How to prep and recognize all or nothing thinking
In my ten year journey to learn to manage PTSD symptoms, I encountered some terrific therapists.
Mary Ellen was a warm, caring person capable of the most deadpan delivery of practical and common sense advice.
I was stuck in a forty year old memory. A person had attempted to murder me three different ways in one night. We were trying to work through the fear and nightmares I still had of that incident.
One session, Mary Ellen asked me “How old were you when it happened?”
I answered “Around nineteen or twenty-years old.”
“How old was he?”
“He was thirty-eight years old?”I answered.
“Okay, so today, that makes him, what, seventy-eight years old, right?”
“Well, yeah,” I answered.
“Do you think you could take him today?” Mary Ellen asked.
The light bulb went off, or should I say “on” in my head.
“Hell, yeah!” I shouted. “You bet I could take him now.”
Mary Ellen showed me that I was stuck in the past, while the years had rolled by.

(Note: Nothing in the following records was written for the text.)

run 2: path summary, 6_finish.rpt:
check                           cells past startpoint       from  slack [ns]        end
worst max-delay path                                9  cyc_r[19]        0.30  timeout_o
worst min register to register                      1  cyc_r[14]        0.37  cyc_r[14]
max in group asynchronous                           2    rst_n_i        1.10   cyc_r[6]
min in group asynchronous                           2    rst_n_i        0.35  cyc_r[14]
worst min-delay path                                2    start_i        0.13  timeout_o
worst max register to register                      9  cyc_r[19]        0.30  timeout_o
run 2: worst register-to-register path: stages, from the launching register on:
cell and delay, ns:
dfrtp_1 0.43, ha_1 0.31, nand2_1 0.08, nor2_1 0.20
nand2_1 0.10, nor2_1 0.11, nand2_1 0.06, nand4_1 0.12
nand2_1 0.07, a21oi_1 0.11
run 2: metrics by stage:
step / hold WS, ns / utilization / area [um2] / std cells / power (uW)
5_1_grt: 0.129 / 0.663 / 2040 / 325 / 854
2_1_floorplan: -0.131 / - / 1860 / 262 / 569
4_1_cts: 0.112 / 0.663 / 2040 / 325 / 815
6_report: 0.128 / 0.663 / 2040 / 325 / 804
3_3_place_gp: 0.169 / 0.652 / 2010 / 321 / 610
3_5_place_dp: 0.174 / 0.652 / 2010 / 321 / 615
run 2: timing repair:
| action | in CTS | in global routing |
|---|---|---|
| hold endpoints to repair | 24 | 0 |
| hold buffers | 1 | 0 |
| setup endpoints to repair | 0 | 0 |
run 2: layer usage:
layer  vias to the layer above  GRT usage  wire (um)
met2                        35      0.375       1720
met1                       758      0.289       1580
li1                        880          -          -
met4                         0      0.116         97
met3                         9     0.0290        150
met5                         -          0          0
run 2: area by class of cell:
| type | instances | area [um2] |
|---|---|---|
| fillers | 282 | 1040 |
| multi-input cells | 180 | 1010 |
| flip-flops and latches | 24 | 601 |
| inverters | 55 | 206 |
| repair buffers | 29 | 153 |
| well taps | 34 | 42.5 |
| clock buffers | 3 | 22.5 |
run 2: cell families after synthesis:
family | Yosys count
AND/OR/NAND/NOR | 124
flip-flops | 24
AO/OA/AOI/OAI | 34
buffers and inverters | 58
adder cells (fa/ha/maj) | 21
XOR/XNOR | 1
==> config.mk <==
export PLATFORM = sky130hd
export DESIGN_NAME = fifo_sync_top
export DESIGN_NICKNAME = d
export VERILOG_FILES = /design/src/logic/fifo_pkg.sv /design/src/logic/ram_2p_bank.sv /design/src/logic/ram_2p_asym.sv /design/src/logic/fifo_sync_asym.sv /design/src/logic/fifo_sync_top.sv
export SDC_FILE = /design/constraint.sdc
export NUM_CORES = 1
export LEC_CHECK = 0
export CAP_MARGIN = 20
export CORE_ASPECT_RATIO = 1.25
export CORE_UTILIZATION = 57
export CTS_CLUSTER_SIZE = 14
export DETAILED_ROUTE_END_ITERATION = 8
export DONT_BUFFER_PORTS = 1
export PLACE_DENSITY_LB_ADDON = 0.05
export SETUP_SLACK_MARGIN = 0.05
export SLEW_MARGIN = 15
export SYNTH_ARGS = -nofsm -noshare
export SYNTH_HDL_FRONTEND = slang
export SYNTH_HIERARCHICAL = 1
export SYNTH_SLANG_ARGS = --single-unit
==> constraint.sdc <==
create_clock -name clk_i -period 2.38 [get_ports clk_i]
set_input_delay 0.357 -clock clk_i [delete_from_list [all_inputs] [get_ports clk_i]]
set_output_delay 0.357 -clock clk_i [all_outputs]
set_load 0.1 [all_outputs]
===== config.mk =====
export PLATFORM = sky130hd
export DESIGN_NAME = eightbit
export DESIGN_NICKNAME = d
export VERILOG_FILES = /design/src/bus_pkg.sv /design/src/isa_pkg.sv /design/src/decode.sv /design/src/eightbit.sv /design/src/exec.sv /design/src/fetch.sv /design/src/writeback.sv
export VERILOG_INCLUDE_DIRS = /design/src /design/src/include
export SDC_FILE = /design/constraint.sdc
export NUM_CORES = 1
export LEC_CHECK = 0
export BUFFER_PORTS_ARGS = -buffer_cell sky130_fd_sc_hd__buf_2
export CORE_UTILIZATION = 30
export CTS_CLUSTER_DIAMETER = 40
export CTS_CLUSTER_SIZE = 14
export DETAILED_ROUTE_END_ITERATION = 8
export PLACE_DENSITY = 0.5
export SLEW_MARGIN = 10
export SYNTH_ARGS = -nofsm -noshare
export SYNTH_HDL_FRONTEND = slang
export SYNTH_HIERARCHICAL = 1
export SYNTH_SLANG_ARGS = --single-unit

===== constraint.sdc =====
create_clock -name clk -period 5.9 [get_ports clk]
set_input_delay 1.475 -clock clk [delete_from_list [all_inputs] [get_ports clk]]
set_output_delay 1.475 -clock clk [all_outputs]
set_load 0.02 [all_outputs]

===== src/include/cpu_settings.svh =====
`ifndef CPU_SETTINGS_SVH
`define CPU_SETTINGS_SVH

`define CPU_DATA_W   8
`define CPU_ADDR_W   8
`define CPU_INST_W   16
`define CPU_NUM_REGS 16

// First instruction is fetched from here after reset
`define CPU_RESET_PC 8'h00

`endif


===== src/bus_pkg.sv =====
`default_nettype none

`include "cpu_settings.svh"

package bus_pkg;

    // One request toward the shared memory bus
    typedef struct packed {
        logic                   req;
        logic                   we;
        logic [`CPU_ADDR_W-1:0] addr;
        logic [`CPU_DATA_W-1:0] wdata;
    } mem_req_t;

endpackage

`default_nettype wire


===== src/isa_pkg.sv =====
`default_nettype none

`include "cpu_settings.svh"

package isa_pkg;

    localparam int REG_IDX_W = $clog2(`CPU_NUM_REGS);

    typedef enum logic [3:0] {
        JMP  = 4'd0,
        LOD  = 4'd1,
        STR  = 4'd2,
        ADD  = 4'd3,
        ADDI = 4'd4,
        LODI = 4'd5,
        NAND = 4'd6,
        JEQZ = 4'd7
    } opcode_e;

    typedef struct packed {
        opcode_e                op;
        logic [REG_IDX_W-1:0]   r0;
        logic [REG_IDX_W-1:0]   r1;
        logic [REG_IDX_W-1:0]   r2;
        logic [`CPU_DATA_W-1:0] imm;
    } decoded_t;

    typedef struct packed {
        logic                   wr_en;
        logic [REG_IDX_W-1:0]   rd;
        logic [`CPU_DATA_W-1:0] val;
    } wb_t;

endpackage

`default_nettype wire


===== src/decode.sv =====
`timescale 1ns/1ns
`default_nettype none

`include "cpu_settings.svh"

module decode (
    input  wire                        clk,
    input  wire                        en,
    input  wire [`CPU_INST_W-1:0]      inst,
    output isa_pkg::decoded_t          dec,
    output logic                       ready
);

    isa_pkg::opcode_e                op;
    logic [isa_pkg::REG_IDX_W-1:0]   r0;
    logic [isa_pkg::REG_IDX_W-1:0]   r1;
    logic [isa_pkg::REG_IDX_W-1:0]   r2;
    logic [`CPU_DATA_W-1:0]          imm;

    // Fields from the top: op, r0, r1, r2
    always_comb begin
        op = isa_pkg::opcode_e'(inst[`CPU_INST_W-1 -: 4]);
        r0 = inst[`CPU_INST_W-5 -: isa_pkg::REG_IDX_W];
        r1 = inst[`CPU_INST_W-9 -: isa_pkg::REG_IDX_W];
        r2 = inst[isa_pkg::REG_IDX_W-1:0];

        // LODI and JMP carry a full byte, ADDI only the r2 nibble
        if (op == isa_pkg::LODI || op == isa_pkg::JMP)
            imm = inst[`CPU_DATA_W-1:0];
        else
            imm = `CPU_DATA_W'(r2);
    end

    // One cycle from en to ready
    always_ff @(posedge clk) begin
        ready <= en;
        if (en) begin
            dec.op  <= op;
            dec.r0  <= r0;
            dec.r1  <= r1;
            dec.r2  <= r2;
            dec.imm <= imm;
        end
    end

endmodule

`default_nettype wire


===== src/eightbit.sv =====
`timescale 1ns/1ns
`default_nettype none

`include "cpu_settings.svh"

module eightbit (
    input  wire                         clk,
    input  wire                         rst,
    input  wire                         mem_ready,
    input  wire [`CPU_DATA_W-1:0]       data_in,
    output logic                        mem_req,
    output logic                        we,
    output logic [`CPU_ADDR_W-1:0]      addr,
    output logic [`CPU_DATA_W-1:0]      data_out
);

    logic [`CPU_ADDR_W-1:0]                    pc;
    logic                                      fetch_en;
    logic                                      fetch_ready;
    logic                                      fetch_mem_ready;
    logic [`CPU_INST_W-1:0]                    fetch_inst;
    logic [`CPU_INST_W-1:0]                    decode_inst;
    logic                                      decode_en;
    logic                                      decode_ready;
    logic                                      exec_en;
    logic                                      exec_ready;
    logic                                      exec_mem_ready;
    logic                                      exec_flush;
    isa_pkg::opcode_e                          exec_op;
    logic [`CPU_DATA_W-1:0]                    exec_a;
    logic [`CPU_DATA_W-1:0]                    exec_b;
    logic [`CPU_DATA_W-1:0]                    exec_imm;
    logic [isa_pkg::REG_IDX_W-1:0]             exec_rd;
    logic [`CPU_ADDR_W-1:0]                    exec_pc_target;
    logic                                      wb_en;
    logic                                      wb_ready;
    logic [`CPU_NUM_REGS*`CPU_DATA_W-1:0]      regs;
    logic [`CPU_NUM_REGS-1:0][`CPU_DATA_W-1:0] rf_view;
    logic                                      fetch_held;
    logic                                      exec_held;
    logic                                      grant_exec;
    logic                                      take_fetch;
    logic                                      take_decode;
    logic                                      take_exec;
    logic                                      branch;
    logic                                      reads_r0;
    isa_pkg::decoded_t                         dec;
    isa_pkg::wb_t                              exec_wb;
    isa_pkg::wb_t                              wb_in;
    bus_pkg::mem_req_t                         fetch_bus;
    bus_pkg::mem_req_t                         exec_bus;
    bus_pkg::mem_req_t                         bus_out;

    fetch fetch_i (
        .clk       (clk),
        .rst       (rst),
        .en        (fetch_en),
        .pc        (pc),
        .mem_ready (fetch_mem_ready),
        .data_in   (data_in),
        .bus       (fetch_bus),
        .inst      (fetch_inst),
        .ready     (fetch_ready)
    );

    decode decode_i (
        .clk   (clk),
        .en    (decode_en),
        .inst  (decode_inst),
        .dec   (dec),
        .ready (decode_ready)
    );

    exec exec_i (
        .clk       (clk),
        .rst       (rst),
        .en        (exec_en),
        .op        (exec_op),
        .a         (exec_a),
        .b         (exec_b),
        .imm       (exec_imm),
        .mem_ready (exec_mem_ready),
        .data_in   (data_in),
        .bus       (exec_bus),
        .wb        (exec_wb),
        .pc_target (exec_pc_target),
        .flush     (exec_flush),
        .ready     (exec_ready)
    );

    writeback writeback_i (
        .clk   (clk),
        .rst   (rst),
        .en    (wb_en),
        .wb    (wb_in),
        .regs  (regs),
        .ready (wb_ready)
    );

    always_comb begin
        wb_in    = exec_wb;
        wb_in.rd = exec_rd;
    end

    // A stage hands over only when the next one is fully idle
    assign take_fetch  = fetch_en && fetch_ready && !decode_en && !decode_ready;
    assign take_decode = decode_en && decode_ready && !exec_en && !exec_ready &&
                         !wb_en && !wb_ready;
    assign take_exec   = exec_en && exec_ready && !wb_en && !wb_ready;
    assign branch      = take_exec && exec_flush;

    assign rf_view  = regs;
    assign reads_r0 = dec.op inside {isa_pkg::JMP, isa_pkg::STR, isa_pkg::JEQZ};

    // Exec has priority unless fetch is mid-handshake
    assign grant_exec      = exec_held || (!fetch_held && exec_bus.req);
    assign bus_out         = grant_exec ? exec_bus : fetch_bus;
    assign mem_req         = bus_out.req;
    assign we              = bus_out.we;
    assign addr            = bus_out.addr;
    assign data_out        = bus_out.wdata;
    assign exec_mem_ready  = grant_exec && mem_ready;
    assign fetch_mem_ready = !grant_exec && mem_ready;

    always_ff @(posedge clk or posedge rst) begin
        if (rst) begin
            fetch_held <= 1'b0;
            exec_held  <= 1'b0;
        end else if (exec_held) begin
            if (!exec_bus.req && !mem_ready)
                exec_held <= 1'b0;
        end else if (fetch_held) begin
            if (!fetch_bus.req && !mem_ready)
                fetch_held <= 1'b0;
        end else if (exec_bus.req) begin
            exec_held <= 1'b1;
        end else if (fetch_bus.req) begin
            fetch_held <= 1'b1;
        end
    end

    always_ff @(posedge clk or posedge rst) begin
        if (rst) begin
            pc        <= `CPU_RESET_PC;
            fetch_en  <= 1'b0;
            decode_en <= 1'b0;
            exec_en   <= 1'b0;
            wb_en     <= 1'b0;
        end else begin
            if (!fetch_en && !fetch_ready)
                fetch_en <= 1'b1;
            if (take_fetch) begin
                fetch_en  <= 1'b0;
                decode_en <= 1'b1;
                pc        <= pc + `CPU_ADDR_W'(2);
            end
            if (take_decode) begin
                decode_en <= 1'b0;
                exec_en   <= 1'b1;
            end
            if (take_exec) begin
                exec_en <= 1'b0;
                wb_en   <= 1'b1;
            end
            if (wb_en && wb_ready)
                wb_en <= 1'b0;
            if (branch) begin                           // Overrides the fetch handoff
                pc        <= exec_pc_target;
                fetch_en  <= 1'b0;
                decode_en <= 1'b0;
            end
        end
    end

    // Operands are read as exec starts, after writeback has settled
    always_ff @(posedge clk) begin
        if (take_fetch)
            decode_inst <= fetch_inst;
        if (take_decode) begin
            exec_op  <= dec.op;
            exec_rd  <= dec.r0;
            exec_imm <= dec.imm;
            exec_a   <= reads_r0 ? rf_view[dec.r0] : rf_view[dec.r1];
            exec_b   <= reads_r0 ? rf_view[dec.r1] : rf_view[dec.r2];
        end
    end

endmodule

`default_nettype wire


===== src/exec.sv =====
`timescale 1ns/1ns
`default_nettype none

`include "cpu_settings.svh"

module exec (
    input  wire                          clk,
    input  wire                          rst,
    input  wire                          en,
    input  wire isa_pkg::opcode_e        op,
    input  wire [`CPU_DATA_W-1:0]        a,
    input  wire [`CPU_DATA_W-1:0]        b,
    input  wire [`CPU_DATA_W-1:0]        imm,
    input  wire                          mem_ready,
    input  wire [`CPU_DATA_W-1:0]        data_in,
    output bus_pkg::mem_req_t            bus,
    output isa_pkg::wb_t                 wb,
    output logic [`CPU_ADDR_W-1:0]       pc_target,
    output logic                         flush,
    output logic                         ready
);

    typedef enum logic [1:0] {X_IDLE, X_REQ, X_WAIT, X_DONE} state_e;

    state_e                 state;
    logic                   req_q;
    logic                   we_q;
    logic                   wr_en_q;
    logic [`CPU_ADDR_W-1:0] addr_q;
    logic [`CPU_DATA_W-1:0] wdata_q;
    logic [`CPU_DATA_W-1:0] val_q;
    logic [`CPU_DATA_W-1:0] alu;
    logic                   writes;
    logic                   taken;
    logic                   is_mem;

    always_comb begin
        alu    = '0;
        writes = 1'b1;
        taken  = 1'b0;
        case (op)
            isa_pkg::ADD:  alu = a + b;
            isa_pkg::ADDI: alu = a + imm;
            isa_pkg::LODI: alu = imm;
            isa_pkg::NAND: alu = ~(a & b);
            isa_pkg::LOD:  alu = '0;                    // Value comes from memory
            isa_pkg::JMP:  begin
                writes = 1'b0;
                taken  = 1'b1;
            end
            isa_pkg::JEQZ: begin
                writes = 1'b0;
                taken  = (b == '0);
            end
            default:       writes = 1'b0;
        endcase
    end

    assign is_mem = (op == isa_pkg::LOD) || (op == isa_pkg::STR);

    assign bus = '{req: req_q, we: we_q, addr: addr_q, wdata: wdata_q};
    assign wb  = '{wr_en: wr_en_q, rd: '0, val: val_q};   // rd is tracked by the top level

    always_ff @(posedge clk or posedge rst) begin
        if (rst) begin
            state   <= X_IDLE;
            req_q   <= 1'b0;
            we_q    <= 1'b0;
            wr_en_q <= 1'b0;
            flush   <= 1'b0;
            ready   <= 1'b0;
        end else begin
            case (state)
                X_IDLE: begin
                    if (en) begin
                        flush   <= taken;
                        wr_en_q <= writes;
                        if (is_mem) begin
                            req_q <= 1'b1;
                            we_q  <= (op == isa_pkg::STR);
                            state <= X_REQ;
                        end else begin
                            ready <= 1'b1;
                            state <= X_DONE;
                        end
                    end
                end
                X_REQ: begin
                    if (mem_ready) begin
                        req_q <= 1'b0;
                        we_q  <= 1'b0;
                        state <= X_WAIT;
                    end
                end
                X_WAIT: begin
                    if (!mem_ready) begin
                        ready <= 1'b1;
                        state <= X_DONE;
                    end
                end
                X_DONE: begin
                    if (!en) begin
                        ready <= 1'b0;
                        state <= X_IDLE;
                    end
                end
            endcase
        end
    end

    always_ff @(posedge clk) begin
        if (state == X_IDLE && en) begin
            val_q     <= alu;
            pc_target <= a;
            addr_q    <= (op == isa_pkg::STR) ? b : a;  // STR addresses R[r1]
            wdata_q   <= a;
        end
        if (state == X_REQ && mem_ready && !we_q)
            val_q <= data_in;
    end

endmodule

`default_nettype wire


===== src/fetch.sv =====
`timescale 1ns/1ns
`default_nettype none

`include "cpu_settings.svh"

module fetch (
    input  wire                          clk,
    input  wire                          rst,
    input  wire                          en,
    input  wire [`CPU_ADDR_W-1:0]        pc,
    input  wire                          mem_ready,
    input  wire [`CPU_DATA_W-1:0]        data_in,
    output bus_pkg::mem_req_t            bus,
    output logic [`CPU_INST_W-1:0]       inst,
    output logic                         ready
);

    typedef enum logic [1:0] {F_IDLE, F_REQ, F_WAIT, F_DONE} state_e;

    state_e                 state;
    logic                   req_q;
    logic                   second;   // Low byte in flight
    logic                   stale;    // Cancelled while the bus was busy
    logic [`CPU_ADDR_W-1:0] addr_q;
    logic [`CPU_DATA_W-1:0] hi_byte;
    logic [`CPU_DATA_W-1:0] lo_byte;

    assign bus  = '{req: req_q, we: 1'b0, addr: addr_q, wdata: '0};
    assign inst = {hi_byte, lo_byte};

    always_ff @(posedge clk or posedge rst) begin
        if (rst) begin
            state  <= F_IDLE;
            req_q  <= 1'b0;
            second <= 1'b0;
            stale  <= 1'b0;
            ready  <= 1'b0;
        end else begin
            case (state)
                F_IDLE: begin
                    stale <= 1'b0;
                    if (en) begin
                        req_q  <= 1'b1;
                        second <= 1'b0;
                        state  <= F_REQ;
                    end
                end
                F_REQ: begin
                    if (!en)
                        stale <= 1'b1;
                    if (mem_ready) begin
                        req_q <= 1'b0;
                        state <= F_WAIT;
                    end
                end
                F_WAIT: begin
                    if (!mem_ready) begin
                        if (stale || !en) begin
                            state <= F_IDLE;            // Drop the half fetched word
                        end else if (second) begin
                            ready <= 1'b1;
                            state <= F_DONE;
                        end else begin
                            req_q  <= 1'b1;
                            second <= 1'b1;
                            state  <= F_REQ;
                        end
                    end else if (!en) begin
                        stale <= 1'b1;
                    end
                end
                F_DONE: begin
                    if (!en) begin
                        ready <= 1'b0;
                        state <= F_IDLE;
                    end
                end
            endcase
        end
    end

    always_ff @(posedge clk) begin
        if (state == F_IDLE && en)
            addr_q <= pc;
        else if (state == F_WAIT && !mem_ready && !second)
            addr_q <= addr_q + 1'b1;                    // pc+1 holds the low byte
        if (state == F_REQ && mem_ready) begin
            if (second)
                lo_byte <= data_in;
            else
                hi_byte <= data_in;
        end
    end

endmodule

`default_nettype wire


===== src/writeback.sv =====
`timescale 1ns/1ns
`default_nettype none

`include "cpu_settings.svh"

module writeback (
    input  wire                                      clk,
    input  wire                                      rst,
    input  wire                                      en,
    input  wire isa_pkg::wb_t                        wb,
    output logic [`CPU_NUM_REGS*`CPU_DATA_W-1:0]     regs,
    output logic                                     ready
);

    logic [`CPU_NUM_REGS-1:0][`CPU_DATA_W-1:0] rf;
    logic                                      do_write;

    assign regs = rf;

    // Single write on the first cycle of en
    assign do_write = en && !ready;

    always_ff @(posedge clk or posedge rst) begin
        if (rst) begin
            rf    <= '0;
            ready <= 1'b0;
        end else begin
            ready <= do_write;                          // One cycle pulse
            if (do_write && wb.wr_en)
                rf[wb.rd] <= wb.val;
        end
    end

endmodule

`default_nettype wire

==> results.yml <==
routing:
  num_vias: 9779
  detail-route-antenna-nets: 0
  remaining_drc_errors: 0
  wl_per_cell_um: 22.87
  routed_wl_mm: 42.34
  drt_first_pass_iters: 5
  first_iter_violations: 571
  vias_per_cell: 5.283
cts:
  clock_latency_ns: 0.59
  cts_sinks: 273
  post_cts_buffers: 0
  cts_resized: 0
  h-tree-depth: 2
  cts_buffers: 48
  clk_pin_slew_ns: 0.06
  root_buffer: "clkbuf_16"
  holdBufCountCts: 0
  clockBufferDepth: 3
  cts_tree: "built"
finish:
  fin_nets: 1178
  area_growth_pct: 15.28
  drive_gt1_share_pct: 28.48
  final_core_util_pct: 35.19
  seq_area_mm2: 0.007407
  antenna_cells: 0
  fillCellCount: 4840
  multi_input_area_mm2: 0.006978
grt:
  grt_start_max_net_pins: 54
  grt_pass1_vias: 9957
  track_usage_pct: 16.96
  grt_first_pass_wirelength_mm: 63.35
  grt_overflow: 0
  antenna_found_initial: 1
critical_path:
  path_buf_inv: 1
  crit_chain: "a21oi_2, mux2_2, buf_2"
  crit_family: "compound AO/OA/AOI/OAI gates"
  slowest_delay_ns: 0.86
  worstSetupStartpointType: "flop"
  cp_max_fo: 21
  cp.arrival_ns: 2.47
  slowest_stage: "a21oi_2"
  crit_required_ns: 4.43
  crit_path_end_kind: "output pin"
  regToRegSetupSlack_ns: 2.63
  criticalPathCategory: "reg2out"
yosys:
  synth_warnings: 6
  synth_area_mm2: 0.01497
  netlist_instances: 1133
  avgSynthCellArea_um2: 13.22
power:
  intPower_uw: 5505
  power_frac_clock_pct: 31.7
  vdd_drop_max_v: 0.0002115
  p_comb_share_pct: 31.7
  switching_power_uw: 3251
  sw_frac_of_total_pct: 37.13
  power.leakage_uw: 0.007343
  p_per_area_mw_per_mm2: 507.3
  seq_power_share_pct: 36.6
die:
  die_height_um: 225.4
  io_pins: 29
  die_x_um: 225.4
  coreArea_mm2: 0.04905
  dieArea_mm2: 0.05081
  initial_core_util_pct: 30.52
  rows: 81
timing:
  finalSetupTns_ns: 0
  whs_ns: 0.4066
  final-hold-violation-count: 0
  fmax_ghz: 0.2536
  finalSetupViolations: 0
  finClkSkew_ns: 0.03980
  layout_min_cycle_time_ns: 3.942
  worst_slack_ns: 1.958
  rsz0062_at_grt: "no"
  max_slew_margin_pct: 20.90
  drv_slew: 0
  fin_crit_sh_pct: 66.82
  tightestPinTransition_ns: 1.184
flow_run:
  maxCapViolations: 0
place:
  gp_congestion: 0.8247
  port_buffers: 28
  dp_hpwl_mm: 27.34
  post-place-ws_ns: 2.516
worst_hold_path:
  hold_class: "reg2reg"
run_status:
  status: "complete, no violations"
## placed cells by master, fill, tap and decap left out, types with 4 or more instances in the layout
master        n
mux2_2      168
dfrtp_1     156
mux2i_1     143
edfxtp_1    116
a22oi_1      66
clkbuf_16    50
nand2_1      46
nor2_1       30
buf_2        28
mux4_1       27
inv_1        26
a21oi_1      24
buf_4        21
ha_1         18
nand3_1      17
o21ai_0      16
nand4_1      14
o211ai_1     12
xor2_1        9
nor2b_1       9
nand4b_1      9
inv_6         9
a31oi_1       9
conb_1        9
o221ai_1      8
and3_1        8
mux4_2        7
and2_1        6
nand2b_1      6
xnor2_1       6
inv_8         6
clkinv_2      6
clkinv_4      6
o31ai_1       6
nor2_2        5
clkinv_8      4
clkinvlp_4    4
nor3_1        4
a222oi_1      4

The man who terrorized my sleep and had caused me so much fear of ever encountering him again, had aged, as had I.
My thoughts and thinking had kept me trapped in time.
Some effects of the trauma still remains, but the image of him as he attacked me that night is gone.
I tell you this because it is an example of how our thinking can change everything.
This is very important in prepping and when were are coping with a crisis. It is also important in the aftermath of a crisis.
How we think and what we think can keep us “stuck.”
Mary Ellen used to call me out on “all or nothing” thinking. It is also referred to as thinking in “black and white” terms. “You’re doing it again,” she would tell me.
She taught me to catch and correct thinking that considers only two options, one or the other, and doesn’t see the shades of grey in situations. It is a very limiting way to think.
All or nothing thinking involves thinking in absolute terms: never, ever, always.
It can also happen when we place “either or” limits on our thinking. For example, my bug out shelter will be either here or there.
If we limit ourselves to those two choices, then we might miss a better option.
When we are stressed it becomes easy to panic and begin to limit our options through all or nothing thinking.
We may think I can or I can’t do something instead of I can try to do it or I can succeed if I do it this way. All or nothing thinking doesn’t allow for that and focuses on the negative.
If we think in terms of options, rather than “either or,” we can overcome all or nothing thinking. We can substitute “and” for “either or”. I can do this and I can try this as well.
Our preparedness and reactions can be shaped by decisions made upon a wider spectrum of choices.
There will be many times in our prepping lives where the ability to see and evaluate a wider scope of options will be important, if not, crucial to our plans.
In a crisis, our ability to recognize the limitations of all or nothing thinking may help us survive by alerting us to change this type of self-limiting thinking, expand our options and make a better choice.